9 novembre 2005 Marie-Laure Le Foulon, à Stockholm
A Stockholm, un journal gratuit fabriqué par des jeunes des banlieues se veut «la solution d'une génération»
AVEC QUELQUES COPAINS, Zanyar Adami a lancé Gringo, un mensuel gratuit et indépendant, en août 2004. Tiré à 400 000 exemplaires, le journal est distribué une fois par mois, avec le quotidien gratuit Metro, dans les trois plus grandes villes suédoises. Adami, un jeune Kurde iranien de 23 ans, est non seulement rédacteur en chef mais aussi propriétaire de la société éditrice. Arrivé en Suède à l'âge de 5 ans, il a toujours habité en banlieue de Stockholm, «au lieu-dit La vallée des Arabes» jusqu'à l'an dernier.
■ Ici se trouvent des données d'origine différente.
### src/rtl/msi_cmd_top.sv
// Purpose: device-side engine for the media status and identify commands
// Assumes: host strobes rd/wr for one cycle each; reads answer one cycle later
// Notes:   nien, notification enable and fault arrive as pins
//
// Function
// notification off or clean: plain good completion
// error bits WP6 MC5 MCR3 ABRT2 NM1
// NM reported each time while media absent
// eject press latched, cleared per status command
// insertion latched, cleared per status command
// WP reported each time media protected
// error completion: ERR tracks any error bit
// notification off returns zero media bits
// identify ECh is PIO data-in command
// identify: busy, prepare, DRQ, optional interrupt
// host reads words from data register
// reserved identification bits read zero
// word msb on DD15, lsb on DD0
// 32-bit values low word first
// strings hold only graphic codes
// earlier character in high byte
// packet device aborts identify, loads signature
// non-packet device never errors identify
`timescale 1ns/1ps
module msi_cmd_top #(
  parameter bit          PACKET  = 1'b0,
  parameter bit          DEV_NUM = 1'b0,
  parameter int          PREP    = msi_pkg::PREP_CYC,
  parameter logic [31:0] SIG     = 32'h0000_0000  // arbitrary signature value
) (
  // clock and reset
  input  wire logic             clk,
  input  wire logic             rst_n,
  // task-file access
  input  msi_pkg::msi_req_s     req,
  output logic      [15:0]      rdata,
  output logic                  intrq,
  // device pins
  input  wire logic [5:0]       pins
);
  import msi_pkg::*;

  if (PREP < 1 || PREP > 255) begin : g_chk
    $error("PREP must be 1..255 cycles");
  end

  typedef struct packed {
    msi_state_e       st;
    logic [7:0]       err;
    logic             errst;
    logic             df;
    logic [7:0]       cnt;
    logic [7:0]       idx;
    logic [7:0]       devh;
    logic [3:0][7:0]  cblk;
    logic             intrq;
    logic [15:0]      rdata;
  } msi_top_s;

  msi_top_s   s_ff, nxt_s;
  msi_media_s med;
  logic [15:0] id_word;
  logic [7:0]  stat, merr;
  logic        cmd_take, bsy;

  msi_media_track u_trk (
    .clk   (clk),
    .rst_n (rst_n),
    .pins  (pins),
    .clr   (s_ff.st == ST_EXEC),
    .med   (med)
  );

  msi_ident_rom u_rom (
    .idx  (s_ff.idx),
    .word (id_word)
  );

  // status byte and media error view
  always_comb begin
    bsy            = (s_ff.st == ST_EXEC) || (s_ff.st == ST_PREP);
    stat           = 8'h00;
    stat[SB_BSY]   = bsy;
    stat[SB_DRDY]  = !bsy;
    stat[SB_DF]    = s_ff.df;
    stat[SB_DRQ]   = (s_ff.st == ST_XFER);
    stat[SB_ERR]   = s_ff.errst;
    merr           = 8'h00;
    merr[EB_WP]    = med.msn & med.media & med.wp;
    merr[EB_MC]    = med.msn & med.mc;
    merr[EB_MCR]   = med.msn & med.mcr;
    merr[EB_NM]    = med.msn & ~med.media;
    cmd_take       = req.wr && req.addr == A_STAT && s_ff.st == ST_IDLE
                     && s_ff.devh[DH_DEV] == DEV_NUM;
  end

  // command sequencing and register access
  always_comb begin
    nxt_s = s_ff;
    if (req.wr && s_ff.st == ST_IDLE) begin
      if (req.addr == A_DEVH) nxt_s.devh = req.wdata;
      if (req.addr >= A_SCNT && req.addr <= A_CYLH) begin
        nxt_s.cblk[req.addr - A_SCNT] = req.wdata;
      end
    end
    case (s_ff.st)
      ST_IDLE: begin
        if (cmd_take) begin
          nxt_s.intrq = 1'b0;
          nxt_s.df    = 1'b0;
          nxt_s.err   = ERR_RST;
          nxt_s.errst = 1'b0;
          if (req.wdata == CMD_GMS) begin
            nxt_s.st = ST_EXEC;
          end else if (req.wdata == CMD_IDENT && !PACKET) begin
            nxt_s.st  = ST_PREP;
            nxt_s.cnt = 8'(PREP - 1);
          end else begin
            // unsupported command, or identify on a packet device
            nxt_s.err[EB_ABRT] = 1'b1;
            nxt_s.errst        = 1'b1;
            nxt_s.intrq        = !med.nien;
            if (req.wdata == CMD_IDENT) begin
              nxt_s.cblk = SIG;
            end
          end
        end
      end
      ST_EXEC: begin
        // flags are captured in the same edge the tracker clears them
        nxt_s.err   = merr;
        nxt_s.errst = |merr;
        nxt_s.df    = med.fault & (|merr); // a clean finish never shows a fault
        nxt_s.intrq = !med.nien;
        nxt_s.st    = ST_IDLE;
      end
      ST_PREP: begin
        if (s_ff.cnt == 8'h00) begin
          nxt_s.st    = ST_XFER;
          nxt_s.idx   = 8'h00;
          nxt_s.intrq = !med.nien;
        end else begin
          nxt_s.cnt = s_ff.cnt - 8'h01;
        end
      end
      ST_XFER: begin
        nxt_s.st = ST_XFER;
      end
      default: begin
        nxt_s.st = ST_IDLE;
      end
    endcase
    if (req.rd) begin
      case (req.addr)
        A_DATA: begin
          nxt_s.rdata = 16'h0000;
          if (s_ff.st == ST_XFER) begin
            nxt_s.rdata = id_word;
            nxt_s.idx   = s_ff.idx + 8'h01;
            if (s_ff.idx == ID_LAST) nxt_s.st = ST_IDLE;
          end
        end
        A_ERR:   nxt_s.rdata = {8'h00, s_ff.err};
        A_DEVH:  nxt_s.rdata = {8'h00, s_ff.devh};
        A_STAT: begin
          nxt_s.rdata = {8'h00, stat};
          // acknowledge only an interrupt already standing; one raised on this
          // edge survives, since the host has just read the busy status
          nxt_s.intrq = nxt_s.intrq & ~s_ff.intrq;
        end
        default: nxt_s.rdata = {8'h00, s_ff.cblk[req.addr - A_SCNT]};
      endcase
    end
  end

  always_ff @(posedge clk or negedge rst_n) begin
    if (!rst_n) begin
      s_ff       <= '0;
      s_ff.st    <= ST_IDLE;
      s_ff.err   <= ERR_RST;
      s_ff.devh  <= DEVH_RST;
    end else begin
      s_ff <= nxt_s;
    end
  end

  assign rdata = s_ff.rdata;
  assign intrq = s_ff.intrq;
endmodule
### src/hdl/file_addr_resolve.v
// Purpose: Resolves a byte-instruction file operand into a 12-bit data address.
// Assumes: Combinational; the caller registers anything it needs to hold.
// Notes: Indexed literal offset adds the address to the index register.
`timescale 1ns/10ps
`include "exec_consts.vh"
module file_addr_resolve
(
  // Operand fields
  input wire [7:0] fileAddr,
  input wire bankAccess,
  input wire extendedEn,
  // Bank and index state
  input wire [3:0] bank_pointer,
  input wire [11:0] indexBase,
  // Result
  output reg [11:0] dataAddr,
  output reg indexedMode
);
  // One bit wider than the data space; the top bit is dropped so the offset wraps.
  reg [12:0] offsetSum;

  always @*
  begin
    offsetSum = {1'b0, indexBase} + {5'h00, fileAddr};
    indexedMode = 1'b0;
    if (bankAccess)
    begin
      dataAddr = {bank_pointer, fileAddr};
    end
    else if (extendedEn && (fileAddr <= `ACCESS_LITERAL_MAX))
    begin
      indexedMode = 1'b1;
      dataAddr = offsetSum[11:0];
    end
    else if (fileAddr < `ACCESS_SPLIT)
    begin
      dataAddr = {4'h0, fileAddr};
    end
    else
    begin
      dataAddr = {`ACCESS_HIGH_BANK, fileAddr};
    end
  end
endmodule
«J'en ai eu marre de la description de la banlieue par les médias, explique-t-il. Nous sommes soit des menaces potentielles, soit des victimes et dans le meilleur des cas des êtres exotiques. La profession des journalistes est très homogène et nous représentons des points de vue qui ne s'expriment pas ailleurs.»
A l'écouter, le journal Gringo n'est «ni un journal de banlieue ni un journal ethnique mais le plus suédois des journaux suédois.» «Il s'agit d'aborder l'identité suédoise, de remettre à jour l'image que la société a d'elle-même. Nous sommes 2 millions à être nés à l'étranger ou avoir un de nos parents à l'avoir été, dans un pays de 9 millions d'habitants ! Ce journal, c'est la solution de notre génération», affirme-t-il.
Dans le numéro de lundi dernier, le dossier du mois est consacré au parcours type du néo-nazi avec une interview faite depuis la prison où il est incarcéré d'un raciste qui a tué un immigré au début des années 90. Gringo se veut aussi amusant avec des définitions de nouveaux mots du verlan local. Un signe : certains professeurs d'université lisent Gringo pour mieux comprendre leurs étudiants.